Stored data entries:

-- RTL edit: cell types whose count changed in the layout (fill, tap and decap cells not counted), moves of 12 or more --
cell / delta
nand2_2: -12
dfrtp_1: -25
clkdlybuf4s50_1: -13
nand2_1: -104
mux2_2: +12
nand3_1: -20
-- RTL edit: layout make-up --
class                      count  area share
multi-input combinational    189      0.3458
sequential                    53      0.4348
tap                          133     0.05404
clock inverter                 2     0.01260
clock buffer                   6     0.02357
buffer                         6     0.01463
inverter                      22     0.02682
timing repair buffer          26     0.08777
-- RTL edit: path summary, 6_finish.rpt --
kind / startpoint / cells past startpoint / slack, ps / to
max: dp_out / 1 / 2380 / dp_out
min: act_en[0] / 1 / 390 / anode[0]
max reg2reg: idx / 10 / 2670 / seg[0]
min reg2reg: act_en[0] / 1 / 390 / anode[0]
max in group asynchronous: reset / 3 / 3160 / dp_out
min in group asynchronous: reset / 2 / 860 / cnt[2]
**config.mk**
```make
export PLATFORM = sky130hd
export DESIGN_NAME = pipe_ctrl_flat
export DESIGN_NICKNAME = d
export VERILOG_FILES = /design/src/rtl/pipe_ctrl_if.sv /design/src/rtl/pipe_ctrl.sv /design/src/flat_wrapper.sv
export SDC_FILE = /design/constraint.sdc
export NUM_CORES = 1
export LEC_CHECK = 0
export ABC_AREA = 0
export CORE_MARGIN = 1
export CORE_UTILIZATION = 51
export DETAILED_ROUTE_END_ITERATION = 16
export PLACE_DENSITY = 0.86
export SLEW_MARGIN = 20
export SYNTH_ARGS = -nofsm -noshare
export SYNTH_HDL_FRONTEND = slang
export SYNTH_SLANG_ARGS = --single-unit
```
**constraint.sdc**
```tcl
create_clock -name clk -period 24.9 [get_ports clk]
set_input_delay 4.98 -clock clk [delete_from_list [all_inputs] [get_ports clk]]
set_output_delay 4.98 -clock clk [all_outputs]
set_load 0.01 [all_outputs]
```
--- src/rtl/mem_port_arbiter.sv ---
// Shares one memory port between the instruction fetch unit (read-only) and
// the load/store unit (read/write). At most one transaction is in flight; it
// is arbitrated in IDLE, presented to memory in REQ, and awaits the memory
// response in RESP. A transaction that outlives its cycle budget completes
// with an error response.
//
// Ports:
//   clk, rst                    clock; asynchronous active-low reset
//   ifu_req_* / ifu_addr        IFU read request (ready is combinational, IDLE only)
//   ifu_rsp_valid/err/rdata     IFU one-cycle response pulse, err and data held
//   lsu_req_* / lsu_addr/wen/wdata/wmask   LSU request (ready combinational, IDLE only)
//   lsu_rsp_valid/err/rdata     LSU one-cycle response pulse, err and data held
//   mem_req_* / mem_addr/wen/wdata/wmask   request to memory, held stable in REQ
//   mem_rsp_valid / mem_rdata   memory response (read data or write ack)
//   busy                        transaction in REQ or RESP
//   grant_lsu                   owner of the current or last grant (1 = LSU)
module mem_port_arbiter #(
    parameter int unsigned AW      = 64,
    parameter int unsigned DW      = 64,
    parameter int unsigned TIMEOUT = 255
) (
    input  logic            clk,
    input  logic            rst,
    input  logic            ifu_req_valid,
    output logic            ifu_req_ready,
    input  logic [AW-1:0]   ifu_addr,
    output logic            ifu_rsp_valid,
    output logic            ifu_rsp_err,
    output logic [DW-1:0]   ifu_rdata,
    input  logic            lsu_req_valid,
    output logic            lsu_req_ready,
    input  logic [AW-1:0]   lsu_addr,
    input  logic            lsu_wen,
    input  logic [DW-1:0]   lsu_wdata,
    input  logic [DW/8-1:0] lsu_wmask,
    output logic            lsu_rsp_valid,
    output logic            lsu_rsp_err,
    output logic [DW-1:0]   lsu_rdata,
    output logic            mem_req_valid,
    input  logic            mem_req_ready,
    output logic [AW-1:0]   mem_addr,
    output logic            mem_wen,
    output logic [DW-1:0]   mem_wdata,
    output logic [DW/8-1:0] mem_wmask,
    input  logic            mem_rsp_valid,
    input  logic [DW-1:0]   mem_rdata,
    output logic            busy,
    output logic            grant_lsu
);

    localparam int unsigned MW = DW / 8;
    localparam int unsigned CW = (TIMEOUT < 2) ? 1 : $clog2(TIMEOUT + 1);
    // cnt holds (cycles spent in REQ/RESP) - 1; tripping at TIMEOUT-2 puts
    // the error pulse TIMEOUT cycles after acceptance.
    localparam logic [CW-1:0] CNT_TRIP = CW'(TIMEOUT - 2);

    typedef enum logic [1:0] {
        S_IDLE,
        S_REQ,
        S_RESP
    } state_t;

    state_t          state;
    state_t          state_next;
    logic [CW-1:0]   cnt;
    logic            tmo_c;
    logic            accept_c;
    logic            lsu_win_c;
    logic            done_ok_c;
    logic            done_err_c;

    assign tmo_c         = (cnt == CNT_TRIP);
    assign mem_req_valid = (state == S_REQ);
    assign busy          = (state != S_IDLE);

    // State register
    always_ff @(posedge clk or negedge rst) begin
        if (!rst) begin
            state <= S_IDLE;
        end else begin
            state <= state_next;
        end
    end

    // Next state, round-robin arbitration, handshakes and completion events
    always_comb begin
        state_next    = state;
        ifu_req_ready = 1'b0;
        lsu_req_ready = 1'b0;
        accept_c      = 1'b0;
        lsu_win_c     = 1'b0;
        done_ok_c     = 1'b0;
        done_err_c    = 1'b0;
        case (state)
            S_IDLE: begin
                // ready is gated by rst so every output reads 0 while in reset
                if (rst) begin
                    lsu_win_c     = lsu_req_valid & (~ifu_req_valid | ~grant_lsu);
                    lsu_req_ready = lsu_win_c;
                    ifu_req_ready = ifu_req_valid & ~lsu_win_c;
                    accept_c      = ifu_req_valid | lsu_req_valid;
                end
                if (accept_c) begin
                    state_next = S_REQ;
                end
            end
            S_REQ: begin
                if (tmo_c) begin
                    done_err_c = 1'b1;
                    state_next = S_IDLE;
                end else if (mem_req_ready) begin
                    state_next = S_RESP;
                end
            end
            S_RESP: begin
                // a real response beats a simultaneous timeout
                if (mem_rsp_valid) begin
                    done_ok_c  = 1'b1;
                    state_next = S_IDLE;
                end else if (tmo_c) begin
                    done_err_c = 1'b1;
                    state_next = S_IDLE;
                end
            end
            default: begin
                state_next = S_IDLE;
            end
        endcase
    end

    // Request capture, grant history and timeout counter
    always_ff @(posedge clk or negedge rst) begin
        if (!rst) begin
            mem_addr  <= '0;
            mem_wen   <= 1'b0;
            mem_wdata <= '0;
            mem_wmask <= '0;
            grant_lsu <= 1'b0;
            cnt       <= '0;
        end else begin
            if (accept_c) begin
                grant_lsu <= lsu_win_c;
                cnt       <= '0;
                if (lsu_win_c) begin
                    mem_addr  <= lsu_addr;
                    mem_wen   <= lsu_wen;
                    mem_wdata <= lsu_wdata;
                    mem_wmask <= lsu_wmask;
                end else begin
                    mem_addr  <= ifu_addr;
                    mem_wen   <= 1'b0;
                    mem_wdata <= ifu_wdata_zero();
                    mem_wmask <= MW'(0);
                end
            end else if (state != S_IDLE) begin
                cnt <= cnt + CW'(1);
            end
        end
    end

    function automatic logic [DW-1:0] ifu_wdata_zero();
        return '0;
    endfunction

    // Response registers: one-cycle valid pulse, err/data held until next
    always_ff @(posedge clk or negedge rst) begin
        if (!rst) begin
            ifu_rsp_valid <= 1'b0;
            ifu_rsp_err   <= 1'b0;
            ifu_rdata     <= '0;
            lsu_rsp_valid <= 1'b0;
            lsu_rsp_err   <= 1'b0;
            lsu_rdata     <= '0;
        end else begin
            ifu_rsp_valid <= 1'b0;
            lsu_rsp_valid <= 1'b0;
            if (done_ok_c || done_err_c) begin
                if (grant_lsu) begin
                    lsu_rsp_valid <= 1'b1;
                    lsu_rsp_err   <= done_err_c;
                    lsu_rdata     <= (done_ok_c && !mem_wen) ? mem_rdata : '0;
                end else begin
                    ifu_rsp_valid <= 1'b1;
                    ifu_rsp_err   <= done_err_c;
                    ifu_rdata     <= done_ok_c ? mem_rdata : '0;
                end
            end
        end
    end

endmodule
==> config.mk <==
export PLATFORM = sky130hd
export DESIGN_NAME = uart_tx_fifo_feeder
export DESIGN_NICKNAME = d
export VERILOG_FILES = /design/src/rtl/uart_tx_fifo_feeder.sv
export SDC_FILE = /design/constraint.sdc
export NUM_CORES = 1
export LEC_CHECK = 0
export ABC_CLOCK_PERIOD_IN_PS = 1770
export BUFFER_PORTS_ARGS = -buffer_cell sky130_fd_sc_hd__buf_2
export CAP_MARGIN = 30
export CORE_MARGIN = 1.5
export CORE_UTILIZATION = 47
export DETAILED_ROUTE_END_ITERATION = 10
export HOLD_SLACK_MARGIN = 0.12
export PLACE_DENSITY = 0.74
export SYNTH_ARGS = -nofsm -noshare
export SYNTH_HDL_FRONTEND = slang
export SYNTH_SLANG_ARGS = --single-unit
==> constraint.sdc <==
create_clock -name clk -period 1.77 [get_ports clk]
set_input_delay 0.177 -clock clk [delete_from_list [all_inputs] [get_ports clk]]
set_output_delay 0.177 -clock clk [all_outputs]
set_load 0.005 [all_outputs]
File: config.mk
export PLATFORM = sky130hd
export DESIGN_NAME = gilbert_elliott_channel
export DESIGN_NICKNAME = d
export VERILOG_FILES = /design/src/rtl/gilbert_elliott_channel_pkg.sv /design/src/rtl/gilbert_elliott_channel_lfsr_prng.sv /design/src/rtl/gilbert_elliott_channel.sv
export SDC_FILE = /design/constraint.sdc
export NUM_CORES = 1
export LEC_CHECK = 0
export BUFFER_PORTS_ARGS = -buffer_cell sky130_fd_sc_hd__clkbuf_2
export CAP_MARGIN = 10
export CORE_MARGIN = 2
export CORE_UTILIZATION = 45
export DETAILED_ROUTE_END_ITERATION = 16
export GPL_TIMING_DRIVEN = 0
export HOLD_SLACK_MARGIN = 0.08
export PLACE_DENSITY = 0.68
export SLEW_MARGIN = 20
export SYNTH_ARGS = -nofsm -noshare
export SYNTH_HDL_FRONTEND = slang
export SYNTH_HIERARCHICAL = 1
export SYNTH_SLANG_ARGS = --single-unit
File: constraint.sdc
create_clock -name clk -period 8.3 [get_ports clk]
set_input_delay 0.415 -clock clk [delete_from_list [all_inputs] [get_ports clk]]
set_output_delay 0.415 -clock clk [all_outputs]
set_load 0.03 [all_outputs]
==> src/rtl/ghost_pkg.sv <==
// rtl/ghost_pkg.sv - shared ghost constants, direction encoding and scheduler states
package ghost_pkg;

  localparam logic [3:0] DIR_NONE  = 4'b0000;
  localparam logic [3:0] DIR_RIGHT = 4'b0001;
  localparam logic [3:0] DIR_LEFT  = 4'b0010;
  localparam logic [3:0] DIR_DOWN  = 4'b0100;
  localparam logic [3:0] DIR_UP    = 4'b1000;

  localparam int H_VISIBLE_START = 336;
  localparam int V_VISIBLE_START = 27;
  localparam int MOVE_TO_CENTER  = 7;
  localparam int SCALING_FACTOR  = 16;

  localparam int GHOST_BLINKY = 0;
  localparam int GHOST_PINKY  = 1;
  localparam int GHOST_INKY   = 2;
  localparam int GHOST_CLYDE  = 3;

  typedef enum logic [2:0] {
    IDLE,
    ISSUE,
    WAIT,
    UPDATE,
    DONE
  } sched_state_t;

endpackage

==> src/rtl/ghost_pos_stepper.sv <==
// rtl/ghost_pos_stepper.sv - one-step position update with horizontal tunnel wrap
module ghost_pos_stepper
  import ghost_pkg::*;
#(
  parameter int STEP_PX = 1,
  parameter int H_MIN   = 343,
  parameter int H_MAX   = 1263
) (
  input  logic [10:0] x,
  input  logic [9:0]  y,
  input  logic [3:0]  dir,
  output logic [10:0] next_x,
  output logic [9:0]  next_y,
  output logic        valid
);

  logic [11:0] x_wide;

  always_comb begin
    x_wide = {1'b0, x} + 12'(STEP_PX);
    next_x = x;
    next_y = y;
    valid  = 1'b1;
    case (dir)
      DIR_RIGHT: next_x = (x_wide > 12'(H_MAX)) ? 11'(H_MIN) : x_wide[10:0];
      DIR_LEFT:  next_x = ({1'b0, x} < 12'(H_MIN + STEP_PX)) ? 11'(H_MAX) : x - 11'(STEP_PX);
      DIR_DOWN:  next_y = y + 10'(STEP_PX);
      DIR_UP:    next_y = y - 10'(STEP_PX);
      // no move and any non-one-hot code leave the ghost where it is
      default:   valid = 1'b0;
    endcase
  end

endmodule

EXERCISE INSTRUCTIONS:
Copy from the entries above each line in which the string "only" can be found.

RESPONSE:
// Shares one memory port between the instruction fetch unit (read-only) and
//   ifu_req_* / ifu_addr        IFU read request (ready is combinational, IDLE only)
//   lsu_req_* / lsu_addr/wen/wdata/wmask   LSU request (ready combinational, IDLE only)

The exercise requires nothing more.